● **PROMPT**: Make an exact copy of every record that follows.

● **DATA RECORDS**:
### src/rtl/ddr3_req_arb.sv
// Round-robin arbiter funnelling NUM_REQ CPU requesters onto one DDR3 controller port; grant one cycle after request, one transaction in flight.
// Requesters hold req until gnt; cont_valid holds until cont_busy. Optional watchdog under `DDR3_ARB_WDOG_EN.
module ddr3_req_arb #(
  parameter int NUM_REQ  = 4,
  parameter int ADDR_W   = 27,
  parameter int WDOG_CYC = 1024
) (
  input  logic                       cpu_clk,
  input  logic                       reset,
  input  logic [NUM_REQ-1:0]         req,
  input  logic [NUM_REQ-1:0]         req_cmd,
  input  logic [NUM_REQ*ADDR_W-1:0]  req_addr,
  output logic [NUM_REQ-1:0]         gnt,
  output logic [NUM_REQ-1:0]         done,
  output logic                       cont_valid,
  output logic                       cont_cmd,
  output logic [ADDR_W-1:0]          cont_addr,
  input  logic                       cont_busy,
  input  logic                       cont_done,
  output logic [$clog2(NUM_REQ)-1:0] owner,
  output logic                       wdog_err
);

  localparam int OW = $clog2(NUM_REQ);

  typedef enum logic [1:0] {
    S_IDLE  = 2'd0,
    S_ISSUE = 2'd1,
    S_WAIT  = 2'd2
  } state_t;

  state_t              r_state;
  logic [NUM_REQ-1:0]  r_gnt;
  logic [NUM_REQ-1:0]  r_done;
  logic                r_cont_valid;
  logic                r_cont_cmd;
  logic [ADDR_W-1:0]   r_cont_addr;
  logic [OW-1:0]       r_owner;
  logic [OW-1:0]       r_last_owner;

  state_t              w_state_nxt;
  logic [NUM_REQ-1:0]  w_gnt_nxt;
  logic [NUM_REQ-1:0]  w_done_nxt;
  logic                w_valid_nxt;
  logic                w_cmd_nxt;
  logic [ADDR_W-1:0]   w_addr_nxt;
  logic [OW-1:0]       w_owner_nxt;
  logic [OW-1:0]       w_last_nxt;

  logic                w_any;
  logic [OW-1:0]       w_win;
  logic [OW-1:0]       w_rr_idx;
  logic [ADDR_W-1:0]   w_win_addr;
  logic                w_norm_fin;
  logic                w_wdog_hit;
  logic                w_finish;

  // Scan from farthest to nearest so the requester just after last_owner wins.
  always_comb begin
    w_any    = 1'b0;
    w_win    = '0;
    w_rr_idx = '0;
    for (int k = NUM_REQ; k >= 1; k--) begin
      w_rr_idx = OW'((int'(r_last_owner) + k) % NUM_REQ);
      if (req[w_rr_idx]) begin
        w_any = 1'b1;
        w_win = w_rr_idx;
      end
    end
  end

  always_comb begin
    w_win_addr = '0;
    for (int i = 0; i < NUM_REQ; i++) begin
      if (w_win == OW'(i)) w_win_addr = req_addr[i*ADDR_W +: ADDR_W];
    end
  end

  // Busy+done together while issuing is a completed transaction.
  assign w_norm_fin = ((r_state == S_ISSUE) && cont_busy && cont_done) ||
                      ((r_state == S_WAIT) && cont_done);
  assign w_finish   = (r_state != S_IDLE) && (w_norm_fin || w_wdog_hit);

  always_comb begin
    w_state_nxt = r_state;
    w_gnt_nxt   = '0;
    w_done_nxt  = '0;
    w_valid_nxt = r_cont_valid;
    w_cmd_nxt   = r_cont_cmd;
    w_addr_nxt  = r_cont_addr;
    w_owner_nxt = r_owner;
    w_last_nxt  = r_last_owner;
    case (r_state)
      S_IDLE: begin
        w_valid_nxt = 1'b0;
        if (w_any) begin
          w_state_nxt       = S_ISSUE;
          w_gnt_nxt[w_win]  = 1'b1;
          w_valid_nxt       = 1'b1;
          w_cmd_nxt         = req_cmd[w_win];
          w_addr_nxt        = w_win_addr;
          w_owner_nxt       = w_win;
        end
      end
      S_ISSUE: begin
        if (cont_busy) begin
          w_valid_nxt = 1'b0;
          w_state_nxt = S_WAIT;
        end
      end
      S_WAIT: begin
        w_valid_nxt = 1'b0;
      end
      default: begin
        w_state_nxt = S_IDLE;
        w_valid_nxt = 1'b0;
      end
    endcase
    if (w_finish) begin
      w_state_nxt         = S_IDLE;
      w_valid_nxt         = 1'b0;
      w_done_nxt[r_owner] = 1'b1;
      w_last_nxt          = r_owner;
    end
  end

  always_ff @(posedge cpu_clk) begin
    if (reset) begin
      r_state      <= S_IDLE;
      r_gnt        <= '0;
      r_done       <= '0;
      r_cont_valid <= 1'b0;
      r_cont_cmd   <= 1'b0;
      r_cont_addr  <= '0;
      r_owner      <= '0;
      r_last_owner <= OW'(NUM_REQ - 1);
    end else begin
      r_state      <= w_state_nxt;
      r_gnt        <= w_gnt_nxt;
      r_done       <= w_done_nxt;
      r_cont_valid <= w_valid_nxt;
      r_cont_cmd   <= w_cmd_nxt;
      r_cont_addr  <= w_addr_nxt;
      r_owner      <= w_owner_nxt;
      r_last_owner <= w_last_nxt;
    end
  end

`ifdef DDR3_ARB_WDOG_EN
  localparam int CW = $clog2(WDOG_CYC) + 1;

  logic [CW-1:0] r_wdog_cnt;
  logic          r_wdog_err;

  assign w_wdog_hit = (r_state != S_IDLE) && (r_wdog_cnt == CW'(WDOG_CYC - 1));

  always_ff @(posedge cpu_clk) begin
    if (reset) begin
      r_wdog_cnt <= '0;
      r_wdog_err <= 1'b0;
    end else begin
      if ((r_state == S_IDLE) || (w_state_nxt == S_IDLE)) r_wdog_cnt <= '0;
      else                                                r_wdog_cnt <= r_wdog_cnt + CW'(1);
      if (w_wdog_hit && !w_norm_fin) r_wdog_err <= 1'b1;
    end
  end

  assign wdog_err = r_wdog_err;
`else
  assign w_wdog_hit = 1'b0;
  assign wdog_err   = 1'b0;
`endif

  assign gnt        = r_gnt;
  assign done       = r_done;
  assign cont_valid = r_cont_valid;
  assign cont_cmd   = r_cont_cmd;
  assign cont_addr  = r_cont_addr;
  assign owner      = r_owner;

  a_cfg: assert property (@(posedge cpu_clk)
    (NUM_REQ >= 2) && (NUM_REQ <= 8) && (WDOG_CYC >= 1));
  a_gnt_onehot: assert property (@(posedge cpu_clk) disable iff (reset) $onehot0(gnt));
  a_done_onehot: assert property (@(posedge cpu_clk) disable iff (reset) $onehot0(done));
  a_gnt_with_valid: assert property (@(posedge cpu_clk) disable iff (reset)
    (gnt != '0) |-> cont_valid);

endmodule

● **RESULT OF THIS TASK**:
### src/rtl/ddr3_req_arb.sv
// Round-robin arbiter funnelling NUM_REQ CPU requesters onto one DDR3 controller port; grant one cycle after request, one transaction in flight.
// Requesters hold req until gnt; cont_valid holds until cont_busy. Optional watchdog under `DDR3_ARB_WDOG_EN.
module ddr3_req_arb #(
  parameter int NUM_REQ  = 4,
  parameter int ADDR_W   = 27,
  parameter int WDOG_CYC = 1024
) (
  input  logic                       cpu_clk,
  input  logic                       reset,
  input  logic [NUM_REQ-1:0]         req,
  input  logic [NUM_REQ-1:0]         req_cmd,
  input  logic [NUM_REQ*ADDR_W-1:0]  req_addr,
  output logic [NUM_REQ-1:0]         gnt,
  output logic [NUM_REQ-1:0]         done,
  output logic                       cont_valid,
  output logic                       cont_cmd,
  output logic [ADDR_W-1:0]          cont_addr,
  input  logic                       cont_busy,
  input  logic                       cont_done,
  output logic [$clog2(NUM_REQ)-1:0] owner,
  output logic                       wdog_err
);

  localparam int OW = $clog2(NUM_REQ);

  typedef enum logic [1:0] {
    S_IDLE  = 2'd0,
    S_ISSUE = 2'd1,
    S_WAIT  = 2'd2
  } state_t;

  state_t              r_state;
  logic [NUM_REQ-1:0]  r_gnt;
  logic [NUM_REQ-1:0]  r_done;
  logic                r_cont_valid;
  logic                r_cont_cmd;
  logic [ADDR_W-1:0]   r_cont_addr;
  logic [OW-1:0]       r_owner;
  logic [OW-1:0]       r_last_owner;

  state_t              w_state_nxt;
  logic [NUM_REQ-1:0]  w_gnt_nxt;
  logic [NUM_REQ-1:0]  w_done_nxt;
  logic                w_valid_nxt;
  logic                w_cmd_nxt;
  logic [ADDR_W-1:0]   w_addr_nxt;
  logic [OW-1:0]       w_owner_nxt;
  logic [OW-1:0]       w_last_nxt;

  logic                w_any;
  logic [OW-1:0]       w_win;
  logic [OW-1:0]       w_rr_idx;
  logic [ADDR_W-1:0]   w_win_addr;
  logic                w_norm_fin;
  logic                w_wdog_hit;
  logic                w_finish;

  // Scan from farthest to nearest so the requester just after last_owner wins.
  always_comb begin
    w_any    = 1'b0;
    w_win    = '0;
    w_rr_idx = '0;
    for (int k = NUM_REQ; k >= 1; k--) begin
      w_rr_idx = OW'((int'(r_last_owner) + k) % NUM_REQ);
      if (req[w_rr_idx]) begin
        w_any = 1'b1;
        w_win = w_rr_idx;
      end
    end
  end

  always_comb begin
    w_win_addr = '0;
    for (int i = 0; i < NUM_REQ; i++) begin
      if (w_win == OW'(i)) w_win_addr = req_addr[i*ADDR_W +: ADDR_W];
    end
  end

  // Busy+done together while issuing is a completed transaction.
  assign w_norm_fin = ((r_state == S_ISSUE) && cont_busy && cont_done) ||
                      ((r_state == S_WAIT) && cont_done);
  assign w_finish   = (r_state != S_IDLE) && (w_norm_fin || w_wdog_hit);

  always_comb begin
    w_state_nxt = r_state;
    w_gnt_nxt   = '0;
    w_done_nxt  = '0;
    w_valid_nxt = r_cont_valid;
    w_cmd_nxt   = r_cont_cmd;
    w_addr_nxt  = r_cont_addr;
    w_owner_nxt = r_owner;
    w_last_nxt  = r_last_owner;
    case (r_state)
      S_IDLE: begin
        w_valid_nxt = 1'b0;
        if (w_any) begin
          w_state_nxt       = S_ISSUE;
          w_gnt_nxt[w_win]  = 1'b1;
          w_valid_nxt       = 1'b1;
          w_cmd_nxt         = req_cmd[w_win];
          w_addr_nxt        = w_win_addr;
          w_owner_nxt       = w_win;
        end
      end
      S_ISSUE: begin
        if (cont_busy) begin
          w_valid_nxt = 1'b0;
          w_state_nxt = S_WAIT;
        end
      end
      S_WAIT: begin
        w_valid_nxt = 1'b0;
      end
      default: begin
        w_state_nxt = S_IDLE;
        w_valid_nxt = 1'b0;
      end
    endcase
    if (w_finish) begin
      w_state_nxt         = S_IDLE;
      w_valid_nxt         = 1'b0;
      w_done_nxt[r_owner] = 1'b1;
      w_last_nxt          = r_owner;
    end
  end

  always_ff @(posedge cpu_clk) begin
    if (reset) begin
      r_state      <= S_IDLE;
      r_gnt        <= '0;
      r_done       <= '0;
      r_cont_valid <= 1'b0;
      r_cont_cmd   <= 1'b0;
      r_cont_addr  <= '0;
      r_owner      <= '0;
      r_last_owner <= OW'(NUM_REQ - 1);
    end else begin
      r_state      <= w_state_nxt;
      r_gnt        <= w_gnt_nxt;
      r_done       <= w_done_nxt;
      r_cont_valid <= w_valid_nxt;
      r_cont_cmd   <= w_cmd_nxt;
      r_cont_addr  <= w_addr_nxt;
      r_owner      <= w_owner_nxt;
      r_last_owner <= w_last_nxt;
    end
  end

`ifdef DDR3_ARB_WDOG_EN
  localparam int CW = $clog2(WDOG_CYC) + 1;

  logic [CW-1:0] r_wdog_cnt;
  logic          r_wdog_err;

  assign w_wdog_hit = (r_state != S_IDLE) && (r_wdog_cnt == CW'(WDOG_CYC - 1));

  always_ff @(posedge cpu_clk) begin
    if (reset) begin
      r_wdog_cnt <= '0;
      r_wdog_err <= 1'b0;
    end else begin
      if ((r_state == S_IDLE) || (w_state_nxt == S_IDLE)) r_wdog_cnt <= '0;
      else                                                r_wdog_cnt <= r_wdog_cnt + CW'(1);
      if (w_wdog_hit && !w_norm_fin) r_wdog_err <= 1'b1;
    end
  end

  assign wdog_err = r_wdog_err;
`else
  assign w_wdog_hit = 1'b0;
  assign wdog_err   = 1'b0;
`endif

  assign gnt        = r_gnt;
  assign done       = r_done;
  assign cont_valid = r_cont_valid;
  assign cont_cmd   = r_cont_cmd;
  assign cont_addr  = r_cont_addr;
  assign owner      = r_owner;

  a_cfg: assert property (@(posedge cpu_clk)
    (NUM_REQ >= 2) && (NUM_REQ <= 8) && (WDOG_CYC >= 1));
  a_gnt_onehot: assert property (@(posedge cpu_clk) disable iff (reset) $onehot0(gnt));
  a_done_onehot: assert property (@(posedge cpu_clk) disable iff (reset) $onehot0(done));
  a_gnt_with_valid: assert property (@(posedge cpu_clk) disable iff (reset)
    (gnt != '0) |-> cont_valid);

endmodule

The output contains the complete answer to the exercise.